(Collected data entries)

Source: an optimization exercise on an open RTL-to-GDS flow (aim: a short achievable clock period and few clock cycles). Production flows keep margins and buffers that such runs may drop.
Function was checked by simulation only, so behaviour that the tests miss may differ from the original.
No activity file was given, so power comes from the tool's default toggle rates.

## flow/design.v (module list and top-level ports; edited modules follow where they fit)
// module lima_vm_imul: 27 lines
// module lima_vm_idiv: 73 lines
// module lima_vm_fpu: 251 lines
// module lima_vm_csa32s: 3855 lines
// module lima_vm_csa24u: 2127 lines
// module lima_vm: 680 lines
module lima_vm (
    input  wire        clk,
    input  wire        rst,           
    input  wire [15:0] entry,         
    output reg         mem_valid,
    output reg         mem_we,
    output reg  [15:0] mem_addr,
    output reg  [31:0] mem_wdata,
    input  wire        mem_ready,
    input  wire [31:0] mem_rdata,
    output wire        in_req,
    output wire        in_float,
    input  wire        in_valid,
    input  wire        in_fail,
    input  wire [31:0] in_data,
    output wire        out_valid,
    output wire        out_float,
    output wire [31:0] out_data,
    input  wire        out_ready,
    output wire        halted,
    output wire [2:0]  err_code,
    output wire [15:0] ip,
    output wire [3:0]  flags,         
    output wire [31:0] r0,
    output wire [31:0] r1
);
  // ...
==> flow/run.sh <==
#!/bin/bash
# synth_recipe.tcl (not shown) runs the flow's synth.tcl, then flattens the netlist and writes it again
# the make line also repeats each setting of config.mk as NAME=value (left out here)
make -C /OpenROAD-flow-scripts/flow DESIGN_CONFIG=/design/flow/config.mk WORK_HOME=/design/flow/orfs CLKGATE_MAP_FILE= SYNTH_SCRIPT=/design/flow/synth_recipe.tcl finish
==> flow/config.mk <==
export PLATFORM = sky130hd
export DESIGN_NAME = lima_vm
export DESIGN_NICKNAME = lima_vm
export VERILOG_FILES = /design/flow/design.v
export SDC_FILE = /design/flow/constraint.sdc
export NUM_CORES = 4
export LEC_CHECK = 0
export ABC_CLOCK_PERIOD_IN_PS = 5000
export CAP_MARGIN = 20
export CORE_MARGIN = 2
export CORE_UTILIZATION = 30
export PLACE_DENSITY = 0.55
export SLEW_MARGIN = 20
==> flow/constraint.sdc <==
create_clock -name core_clock -period 22.0 [get_ports {clk}]
set_input_delay 4.4000 -clock core_clock [delete_from_list [all_inputs] [get_ports {clk}]]
set_output_delay 4.4000 -clock core_clock [all_outputs]
set_load 0.01 [all_outputs]
Source: an optimization exercise on an open RTL-to-GDS flow (aim: small area, a short achievable clock period and few clock cycles). Production flows keep margins and buffers that such runs may drop. Function was checked by simulation only, so behaviour that the tests miss may differ from the original. Power figures rest on the tool's default switching activity, not on a simulated workload.

===== flow/design.v =====
module sipfc_codec (
    input  wire        clk,
    input  wire        rst,
    input  wire        req_valid,
    output wire        req_ready,
    input  wire [11:0] req_word,
    output reg         rsp_valid,
    input  wire        rsp_ready,
    output wire [2:0]  rsp_status,
    output reg  [15:0] rsp_data,
    output reg         rsp_empty,
    output reg         rsp_last,
    output reg         fault
);
    localparam [15:0] SEED  = 16'h147A;
    localparam [7:0]  START = 8'hFE;
    localparam [7:0]  ENDB  = 8'h0D;
    localparam [7:0]  ESC   = 8'hF0;
    localparam [2:0] S0 = 3'd0, S1 = 3'd1, S2 = 3'd2, S3 = 3'd3, S4 = 3'd4, S5 = 3'd5;
    function [15:0] ckstep(input [15:0] v, input [7:0] b);
        reg [7:0] rl, rh;
        reg [9:0] lo;
        begin
            rl = ~{v[6:0], v[15]};
            rh = ~v[14:7];
            lo = {2'b00, rl} + {2'b00, rh} + {2'b00, b};
            case (lo[9:8])
                2'd0:    ckstep = {rh,         lo[7:0]};
                2'd1:    ckstep = {rh + 8'd1,  lo[7:0]};
                default: ckstep = {rh + 8'd2,  lo[7:0]};
            endcase
        end
    endfunction
    function [1:0] ckstep_fe(input [15:0] v, input [7:0] b);
        reg [7:0] rl, rh;
        reg [9:0] lo;
        begin
            rl = ~{v[6:0], v[15]};
            rh = ~v[14:7];
            lo = {2'b00, rl} + {2'b00, rh} + {2'b00, b};
            case (lo[9:8])
                2'd0:    ckstep_fe[1] = (rh == 8'hFE);
                2'd1:    ckstep_fe[1] = (rh == 8'hFD);
                default: ckstep_fe[1] = (rh == 8'hFC);
            endcase
            ckstep_fe[0] = (lo[7:0] == 8'hFE);
        end
    endfunction
    reg [15:0] ck;
    reg [15:0] enc_ck;
    reg [7:0]  enc_buf [0:61];    
    reg [6:0]  enc_n;             
    reg [6:0]  enc_len;           
    reg [2:0]  dec_state;
    reg [7:0]  dec_buf [0:63];
    reg [6:0]  dec_len;
    reg        rdy_q;
    reg        a_v, b_v;
    reg [11:0] b_w;
    reg [7:0]  data;              
    reg        f_ck_init, f_ck_add, f_ck_read, f_enc_add, f_enc_frm,
               f_dec_add, f_dec_frm, f_dec_rst, f_ill;
    reg        d_fe, d_0d, d_f0;
    assign req_ready = rdy_q;
    reg        rsp_st;
    assign rsp_status = {2'b00, rsp_st};
    wire go = ~rsp_valid | rsp_ready;      
    localparam [2:0] P_ST0 = 3'd0, P_ST1 = 3'd1, P_RAW = 3'd2, P_HI = 3'd3,
                     P_LO  = 3'd4, P_E0  = 3'd5, P_E1  = 3'd6;
    reg        enc_str;       
    reg        dec_str;       
    reg [2:0]  eph;           
    reg [6:0]  ptr;           
    reg [7:0]  p_hi, p_lo;    
    reg [7:0]  rd_enc;        
    reg [7:0]  rd_dec;        
    reg        esc_ok;        
    wire       esc = esc_ok & (rsp_data[7:0] == START);
    reg  [7:0] enc_rd, dec_rd;
    integer j;
    always @(*) begin
        enc_rd = 8'h00;
        dec_rd = 8'h00;
        for (j = 0; j < 64; j = j + 1) begin
            if (j < 62)
                enc_rd = enc_rd | (enc_buf[j] & {8{p_hi[j / 8] & p_lo[j % 8]}});
            dec_rd = dec_rd | (dec_buf[j] & {8{p_hi[j / 8] & p_lo[j % 8]}});
        end
    end
    wire       raw_last = (ptr == enc_n);
    reg  [7:0] enc_byte;
    always @(*) begin
        case (eph)
            P_RAW:   enc_byte = rd_enc;
            P_HI:    enc_byte = enc_ck[15:8];
            P_LO:    enc_byte = enc_ck[7:0];
            P_E1:    enc_byte = ENDB;
            default: enc_byte = START;
        endcase
    end
    wire [7:0] enc_beat = esc ? ESC : enc_byte;
    wire       enc_last = ~esc & (eph == P_E1);
    wire       dec_lst = (ptr == dec_len);
    wire streaming = enc_str | dec_str;
    wire [6:0] enc_base    = (enc_len == 0) ? 7'd2 : enc_len;
    wire [6:0] enc_add_len = enc_base + (d_fe ? 7'd2 : 7'd1);
    wire       enc_add_ovf = (enc_len == 7'd64) || (enc_len == 7'd63 && d_fe);
    wire       hi_esc = (enc_ck[15:8] == START);
    wire       lo_esc = (enc_ck[7:0] == START);
    wire       enc_frm_ovf = (enc_len > 7'd60) ||
                             (enc_len == 7'd60 && (hi_esc || lo_esc)) ||
                             (enc_len == 7'd59 && hi_esc && lo_esc);
    reg [2:0] dec_nxt;
    reg       dec_app, dec_clr;
    reg       dec_done;
    always @(*) begin
        dec_nxt  = S0;
        dec_app  = 1'b0;
        dec_clr  = (dec_state == S5);
        dec_done = 1'b0;
        case (dec_state)
            S1: dec_nxt = d_fe ? S2 : S0;
            S2: begin
                dec_nxt = d_fe ? S2 : S3;
                dec_app = ~d_fe;
            end
            S3: begin
                dec_nxt = d_fe ? S4 : S3;
                dec_app = ~d_fe;
            end
            S4: begin
                if (d_fe) begin
                    dec_nxt = S2;
                    dec_clr = 1'b1;
                end else if (d_0d) begin
                    dec_nxt  = S5;
                    dec_done = 1'b1;
                end else if (d_f0) begin
                    dec_nxt = S3;
                    dec_app = 1'b1;
                end else begin
                    dec_nxt = S0;
                    dec_clr = 1'b1;
                end
            end
            default: dec_nxt = d_fe ? S1 : S0;    
        endcase
    end
    wire dec_add_ovf = dec_app & dec_len[6];
    wire overflow = (f_enc_add & enc_add_ovf & ~enc_str) |
                    (f_enc_frm & enc_frm_ovf & ~enc_str) |
                    (f_dec_add & dec_add_ovf);
    wire ex = go & a_v & ~streaming & ~overflow;     
    reg        push;
    reg        b_st, b_empty, b_last;
    reg [15:0] b_data;
    always @(*) begin
        push    = 1'b0;
        b_st    = 1'b0;
        b_empty = 1'b1;
        b_last  = 1'b1;
        b_data  = {8'h00, rd_dec};
        if (enc_str) begin
            push    = go;
            b_empty = 1'b0;
            b_last  = enc_last;
            b_data  = {8'h00, enc_beat};
        end else if (dec_str) begin
            push    = go;
            b_empty = 1'b0;
            b_last  = dec_lst;
        end else begin
            push = ex;
            b_st = f_ill;
            if (f_ck_read) begin
                b_empty = 1'b0;
                b_data  = ck;
            end
            if (f_dec_add) begin
                b_empty = 1'b0;
                b_data  = {15'd0, dec_done};
            end
            if (f_dec_frm && dec_len != 0) begin
                b_empty = 1'b0;
                b_last  = dec_lst;
            end
            if (f_enc_frm) begin
                b_empty = 1'b0;
                b_last  = 1'b0;
                b_data  = {8'h00, enc_beat};
            end
        end
    end
    wire enc_adv = go & (enc_str | (a_v & ~dec_str & f_enc_frm & ~enc_frm_ovf));
    wire dec_adv = go & (dec_str | (a_v & ~enc_str & f_dec_frm & dec_len != 0));
    wire ovf_a   = a_v & overflow;
    wire ovf_b;                   
    wire fault_n = fault | ovf_a | ovf_b;
    wire ni_v    = req_valid & rdy_q;
    wire na_v = ~ovf_a & (ex ? ((b_v & ~ovf_b) | ni_v) : (a_v | ni_v));
    wire nb_v = ~ovf_a & ~ovf_b & (ex ? (b_v & ni_v) : (b_v | (a_v & ni_v)));
    wire str_n = (enc_adv ? ~enc_last : enc_str) | (dec_adv ? ~dec_lst : dec_str);
    wire        a_ld  = ex | ~a_v;
    wire        a_fromb = ex & b_v;      
    function [19:0] decode(input [11:0] w);
        reg [3:0] o;
        reg [7:0] d;
        reg       z;
        begin
            o = w[11:8];
            d = w[7:0];
            z = (d == 8'h00);
            decode = {(o == 4'h0) & z, (o == 4'h1), (o == 4'h2) & z, (o == 4'h3),
                      (o == 4'h4) & z, (o == 4'h5), (o == 4'h6) & z, (o == 4'h7) & z,
                      o[3] | (~z & (o == 4'h0 || o == 4'h2 || o == 4'h4 ||
                                    o == 4'h6 || o == 4'h7)),
                      (d == START), (d == ENDB), (d == ESC), d};
        end
    endfunction
    wire [19:0] dec_req = decode(req_word);
    wire [19:0] dec_b   = decode(b_w);
    wire [19:0] a_nxt   = a_fromb ? dec_b : dec_req;
    reg       pa_ok;
    reg       pa_len64, pa_len63, pa_gt60, pa_eq60, pa_eq59, pa_hi, pa_lo;
    reg [2:0] pa_state;
    reg       pa_full;
    wire [1:0] enc_fe  = ckstep_fe(enc_ck, data);
    wire [6:0] pa_len  = f_enc_add ? enc_add_len : (f_enc_frm ? 7'd0 : enc_len);
    always @(posedge clk) begin
        pa_len64 <= (pa_len == 7'd64);
        pa_len63 <= (pa_len == 7'd63);
        pa_gt60  <= (pa_len > 7'd60);
        pa_eq60  <= (pa_len == 7'd60);
        pa_eq59  <= (pa_len == 7'd59);
        pa_hi    <= f_enc_add ? enc_fe[1] : (f_enc_frm ? 1'b0 : hi_esc);
        pa_lo    <= f_enc_add ? enc_fe[0] : (f_enc_frm ? 1'b0 : lo_esc);
        pa_state <= f_dec_add ? dec_nxt : (f_dec_rst ? S0 : dec_state);
        pa_full  <= f_dec_add ? ((dec_app & (dec_len == 7'd63)) | (~dec_app & ~dec_clr & dec_len[6]))
                              : (~f_dec_rst & dec_len[6]);
        if (rst) pa_ok <= 1'b0;
        else     pa_ok <= a_v & b_v & ~ex & ~ovf_a & ~ovf_b;
    end
    wire b_ck_add_x, b_enc_add, b_x1, b_enc_frm, b_dec_add, b_x2, b_fe, b_0d, b_f0;
    assign {b_x1, b_ck_add_x, b_x2, b_enc_add, b_enc_frm, b_dec_add} = dec_b[19:14];
    assign {b_fe, b_0d, b_f0} = dec_b[10:8];
    wire [2:0] pb_state = (pa_state == S5) ? S0 : pa_state;
    wire b_app = (((pb_state == S2) || (pb_state == S3)) & ~b_fe) | ((pb_state == S4) & b_f0);
    assign ovf_b = pa_ok & b_v &
                 ((b_enc_add & (pa_len64 | (pa_len63 & b_fe))) |
                  (b_enc_frm & (pa_gt60 | (pa_eq60 & (pa_hi | pa_lo)) | (pa_eq59 & pa_hi & pa_lo))) |
                  (b_dec_add & b_app & pa_full));
    always @(posedge clk) begin
        if (a_ld)
            {f_ck_init, f_ck_add, f_ck_read, f_enc_add, f_enc_frm, f_dec_add,
             f_dec_frm, f_dec_rst, f_ill, d_fe, d_0d, d_f0, data} <= a_nxt;
        if (!b_v || ex) b_w <= req_word;
        if (rst) begin
            rdy_q <= 1'b1;
            a_v   <= 1'b0;
            b_v   <= 1'b0;
        end else begin
            a_v   <= na_v;
            b_v   <= nb_v;
            rdy_q <= ~fault_n & ~nb_v & ~(str_n & na_v);
        end
    end
    always @(posedge clk) begin
        if (rst) rsp_valid <= 1'b0;
        else if (go) rsp_valid <= push;
        if (go) begin
            rsp_st    <= b_st;
            rsp_data  <= b_data;
            rsp_empty <= b_empty;
            rsp_last  <= b_last;
        end
    end
    always @(posedge clk) begin
        if (rst) begin
            enc_str <= 1'b0;
            dec_str <= 1'b0;
            eph     <= P_HI;
            ptr     <= 7'd1;
            p_hi    <= 8'h01;
            p_lo    <= 8'h02;
            esc_ok  <= 1'b0;
        end else begin
            if (go) esc_ok <= 1'b0;
            if (enc_adv) begin
                enc_str <= ~enc_last;
                if (!esc) begin
                    case (eph)
                        P_ST0: eph <= P_ST1;
                        P_ST1: eph <= P_RAW;
                        P_RAW: begin
                            ptr    <= ptr + 7'd1;
                            p_lo   <= {p_lo[6:0], p_lo[7]};
                            if (p_lo[7]) p_hi <= {p_hi[6:0], p_hi[7]};
                            esc_ok <= 1'b1;
                            if (raw_last) eph <= P_HI;
                        end
                        P_HI: begin
                            eph    <= P_LO;
                            esc_ok <= 1'b1;
                        end
                        P_LO: begin
                            eph    <= P_E0;
                            esc_ok <= 1'b1;
                        end
                        P_E0: eph <= P_E1;
                        default: begin       
                            eph <= P_HI;
                            ptr  <= 7'd1;
                            p_hi <= 8'h01;
                            p_lo <= 8'h02;
                        end
                    endcase
                end
            end else if (dec_adv) begin
                dec_str <= ~dec_lst;
                if (dec_lst) begin
                    ptr  <= 7'd1;
                    p_hi <= 8'h01;
                    p_lo <= 8'h02;
                end else begin
                    ptr  <= ptr + 7'd1;
                    p_lo <= {p_lo[6:0], p_lo[7]};
                    if (p_lo[7]) p_hi <= {p_hi[6:0], p_hi[7]};
                end
            end
            if (ex && f_enc_add) eph <= P_ST0;
        end
    end
    wire enc_we = f_enc_add;
    wire dec_we = f_dec_add & ~dec_len[6];
    wire       enc_fetch = enc_adv & ~esc;
    wire [7:0] dec_wbyte = (dec_state == S4) ? START : data;
    wire [7:0] slot0_nxt = (dec_we && dec_len[5:0] == 6'd0) ? dec_wbyte : dec_buf[0];
    always @(posedge clk) begin
        if (enc_fetch && eph == P_ST0)      rd_enc <= enc_buf[0];
        else if (enc_fetch && eph == P_RAW) rd_enc <= enc_rd;
        if (dec_adv && !dec_lst)            rd_dec <= dec_rd;
        else if (!dec_str || dec_adv)       rd_dec <= slot0_nxt;
    end
    integer k;
    wire enc_done = enc_adv & ~esc & (eph == P_E1);
    always @(posedge clk) begin
        if (rst) begin
            ck        <= SEED;
            enc_ck    <= SEED;
            enc_n     <= 7'd0;
            enc_len   <= 7'd0;
            dec_state <= S0;
            dec_len   <= 7'd0;
            fault     <= 1'b0;
        end else begin
            fault <= fault_n;
            if (enc_done) begin
                enc_n   <= 7'd0;
                enc_len <= 7'd0;
                enc_ck  <= SEED;
            end
            if (ex) begin
                if (f_ck_init) ck <= SEED;
                if (f_ck_add)  ck <= ckstep(ck, data);
                if (f_enc_add) begin
                    enc_ck  <= ckstep(enc_ck, data);
                    enc_n   <= enc_n + 7'd1;
                    enc_len <= enc_add_len;
                end
                if (f_dec_add) begin
                    dec_state <= dec_nxt;
                    if (dec_app) dec_len <= dec_len + 7'd1;
                    if (dec_clr) dec_len <= 7'd0;
                end
                if (f_dec_rst) begin
                    dec_state <= S0;
                    dec_len   <= 7'd0;
                end
            end
        end
    end
    always @(posedge clk) begin
        for (k = 0; k < 62; k = k + 1)
            if (enc_we && enc_n[5:0] == k)
                enc_buf[k] <= data;
        for (k = 0; k < 64; k = k + 1)
            if (dec_we && dec_len[5:0] == k)
                dec_buf[k] <= dec_wbyte;
    end
endmodule

===== flow/flow/run.sh =====
#!/bin/bash
# Standard ORFS layout (the standard.sh, unchanged synthesis), asking the
# resizer's setup repair for more slack than the clock period needs. The clock
# period and the SDC are the standard flow's.
set -euo pipefail
bash standard.sh SETUP_SLACK_MARGIN=6.7 finish > standard_finish.log 2>&1

===== flow/standard.sh =====
#!/bin/bash
# synth_recipe.tcl (not shown) runs the flow's synth.tcl, then flattens the netlist and writes it again
# the make line also repeats each setting of config.mk as NAME=value (left out here)
make -C /OpenROAD-flow-scripts/flow DESIGN_CONFIG=/design/flow/config.mk WORK_HOME=/design/flow/orfs CLKGATE_MAP_FILE= SYNTH_SCRIPT=/design/flow/synth_recipe.tcl "${@:-finish}"

===== flow/config.mk =====
export PLATFORM = sky130hd
export DESIGN_NAME = sipfc_codec
export DESIGN_NICKNAME = sipfc_codec
export VERILOG_FILES = /design/flow/design.v
export SDC_FILE = /design/flow/constraint.sdc
export NUM_CORES = 4
export LEC_CHECK = 0
export CAP_MARGIN = 20
export CORE_MARGIN = 2
export CORE_UTILIZATION = 40
export CTS_CLUSTER_DIAMETER = 80
export CTS_CLUSTER_SIZE = 24
export SLEW_MARGIN = 20

===== flow/constraint.sdc =====
create_clock -name core_clock -period 10.0 [get_ports {clk}]
set_input_delay 2.0000 -clock core_clock [delete_from_list [all_inputs] [get_ports {clk}]]
set_output_delay 2.0000 -clock core_clock [all_outputs]
set_load 0.01 [all_outputs]

==> flow_summary.toml, run 1 <==
[outcome]
status = "finished clean"

[placed_design]
dp.cells = 4591
routabilityCongestion = 1.02
port_buffers = 37
hpwl_um = 106000

[die]
core_area_um2 = 116000
rows = 125
initial_utilization = 0.402
io_pins = 40
die_w_um = 345
dieHeight_um = 345
dieArea_um2 = 119000

[finish]
fin_nets = 3255
final_util = 0.452
regArea_um2 = 34300
n_fill_cell = 10094
multiInputGateArea_um2 = 12000
area_growth_pct = 12.3
final_cell_count_no_fill = 4741
drive_gt1_frac = 0.155

[synth]
postSynthCellCount = 3088
synth-edff-count = 1067
ys_ff_latch = 1177
netlist_area_um2 = 46600
yosysSeqAreaShare = 0.734
synth_flop_cell = "edfxtp_1"
synth_xor_area_frac = 0.00845
synth_simple_gate_area_frac = 0.0789
synth.mux.area_fraction = 0.00850
ys_types = 87
yosys_warnings = 3
async_flop_share = 0
synth-adder-area-share = 0.0165
syn_avg_cell_area_um2 = 15.1
synth-compound-area-share = 0.131
synth_top_family_by_area = "compound AO/OA/AOI/OAI gates"

[timing]
tns_ps = 0
finClkSkew_ps = 24.8
final-setup-viol-count = 0
maxSlewHeadroom = 0.203
worstMarginPinSlew_ps = 1190
grt_setup_unrepaired = "true"
min_period_ps = 3390
period_share = 0.339
maxSlewViolCount = 0
max_clock_freq_mhz = 295
hold_ws_ps = 515
hold_viol = 0

[setup_path]
worstSetupStartpoint = "rsp_data[2]$_DFFE_PP_"
path_depth = 1
max_stage_delay_ps = 510
slowest_stage = "edfxtp_1"
cp_num_buf_inv = 1
rr_worst_depth = 6
crit_family = "flip-flops"
r2r-end = "rd_enc[1]$_DFFE_PP_"
critical_path_arrival_ps = 1390
start_kind = "flip-flop"
critPathRequiredTime_ps = 8000
path_cells = "buf_2"
crit_fanout = 2
worstReg2RegStart = "p_hi[1]$_SDFFE_PP0P_"
reg2reg_slack_ps = 6640
crit_type = "flip-flop to primary output"
cp-end-kind = "primary output"

[power]
ir_drop_v = 0.000140
p_leak_nw = 16.7
powerDensity_nw_per_um2 = 163

[job]
max-cap-violations = 0

[cts]
clock-root-buffer = "clkbuf_16"
numClockSinks = 1177
cts_max_level = 2
cts.clk_slew.worst_paths_ps = 100
ctsHoldBuffers = 0
cts_tree = "done"
cts_buffers = 57
clockBufferDepth = 3
clock_latency_ps = 700

[min_path]
whs_endpoint = "ck[15]$_SDFFE_PP0P_"
hold_path.class = "flip-flop to flip-flop"
min_from = "ck[15]$_SDFFE_PP0P_"
hold_depth = 1

[drt]
vias = 31396
wire_per_inst_um = 36.4
postRouteAntennaNets = 0
drc = 0
dr.pass1.iters = 9
vias_per_cell = 6.62
routed_wl_um = 173000
drt_iter0_markers = 5601

[grt]
track_usage = 0.277
grt_pass1_wl_um = 232000
overflow = 0
antenna_found_initial = 5
grt_pass1_vias = 28043
grt_max_degree = 66
==> area by class of cell <==
cell class                 count  area share
tap                         1524      0.0364
multi-input combinational   1639       0.229
antenna                        1   0.0000478
clock buffer                  74      0.0297
clock inverter                12     0.00237
inverter                      65     0.00502
sequential                  1177       0.654
timing repair buffer         249      0.0428
==> metrics by stage <==
step | setup WS, ps | cell area [um^2] | power (mW)
3_3_place_gp | 4620 | 49400 | 5.86
5_1_grt | 6510 | 52400 | 8.71
3_5_place_dp | 4560 | 49400 | 5.87
6_report | 6610 | 52400 | 8.54
4_1_cts | 6560 | 51900 | 8.49
2_1_floorplan | 6200 | 46800 | 5.72
==> worst register-to-register path: cells and delay by family, from the launching register on <==
family / cells / cell delay (ps)
compound gates: 2 / 900
mux: 1 / 300
simple gates: 3 / 1450
flops: 1 / 460
==> cell families (layout without fill, tap and decap cells) <==
| group | after synthesis | count (layout) |
|---|---|---|
| AOI/OAI and AO/OA | 773 | 773 |
| xor gates and xnor gates | 45 | 45 |
| adders and majority gates | 50 | 50 |
| buffers and inverters | 274 | 400 |
| DFF | 1177 | 1177 |
| muxes | 37 | 37 |
| other | 1 | 3 |
| and+or+nand+nor | 731 | 732 |
==> power breakdown <==
part	switching, mW	internal [mW]
Clock	1.57	1.13
Sequential	0.0353	5.40
Combinational	0.258	0.138
==> Yosys cell counts, types with 13 or more instances <==
library cell  number  area (um^2)
edfxtp_1        1067        32000
nor2_1           234          878
clkbuf_1         193          724
a22o_1           183         1600
a22oi_1          182         1370
a221oi_1         165         1450
nand2_1          143          537
dfxtp_1          110         2200
and2_1            83          519
nand4_1           79          494
inv_1             65          244
o21ai_0           50          250
a21oi_1           49          245
nand3_1           46          230
xnor2_1           33          289
ha_1              31          388
nor4_1            28          175
nor3_1            25          125
mux2_2            21          236
fa_1              19          380
mux2i_1           16          160
a222oi_1          15          150
o22ai_1           15         93.8
or3_1             14         87.6
a211oi_1          13         97.6
==> sequential cells by signal (all words and copies together), names as in the netlist, 8 cells and up <==
signal,cells
dec_buf,512
enc_buf,496
ck,16
enc_ck,16
rsp_data,16
b_w,12
data,8
p_hi,8
p_lo,8
rd_dec,8
rd_enc,8
==> per-layer routing <==
layer | up-vias | global-route usage | routed length [um]
li1 | 12487 | - | -
met1 | 15859 | 0.385 | 63500
met2 | 2612 | 0.410 | 74000
met3 | 428 | 0.0829 | 26700
met4 | 10 | 0.104 | 8400
met5 | - | 0 | 100
==> how the worst max path moves through the flow <==
| stage | to | slack [ps] |
|---|---|---|
| finish | rsp_data[2] | 6610 |
| detailed placement | d_0d$_DFFE_PP_ | 4560 |
| CTS | rsp_data[2] | 6560 |
| global placement | d_0d$_DFFE_PP_ | 4620 |
| floorplan | rd_enc[0]$_DFFE_PP_ | 6200 |
| global route | pa_hi$_DFF_P_ | 6510 |
==> timing repair <==
item | CTS | global route
gates cloned | 10 | 6
resized for setup | 179 | 64
setup endpoints to repair | 188 | 103
buffers inserted | 27 | 18
hold endpoints to repair | 0 | 0
pin swaps | 9 | 17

**Problem to solve:** How many lines in the records hold the string "margins"? Reply with the number alone.

**Written reply:** 2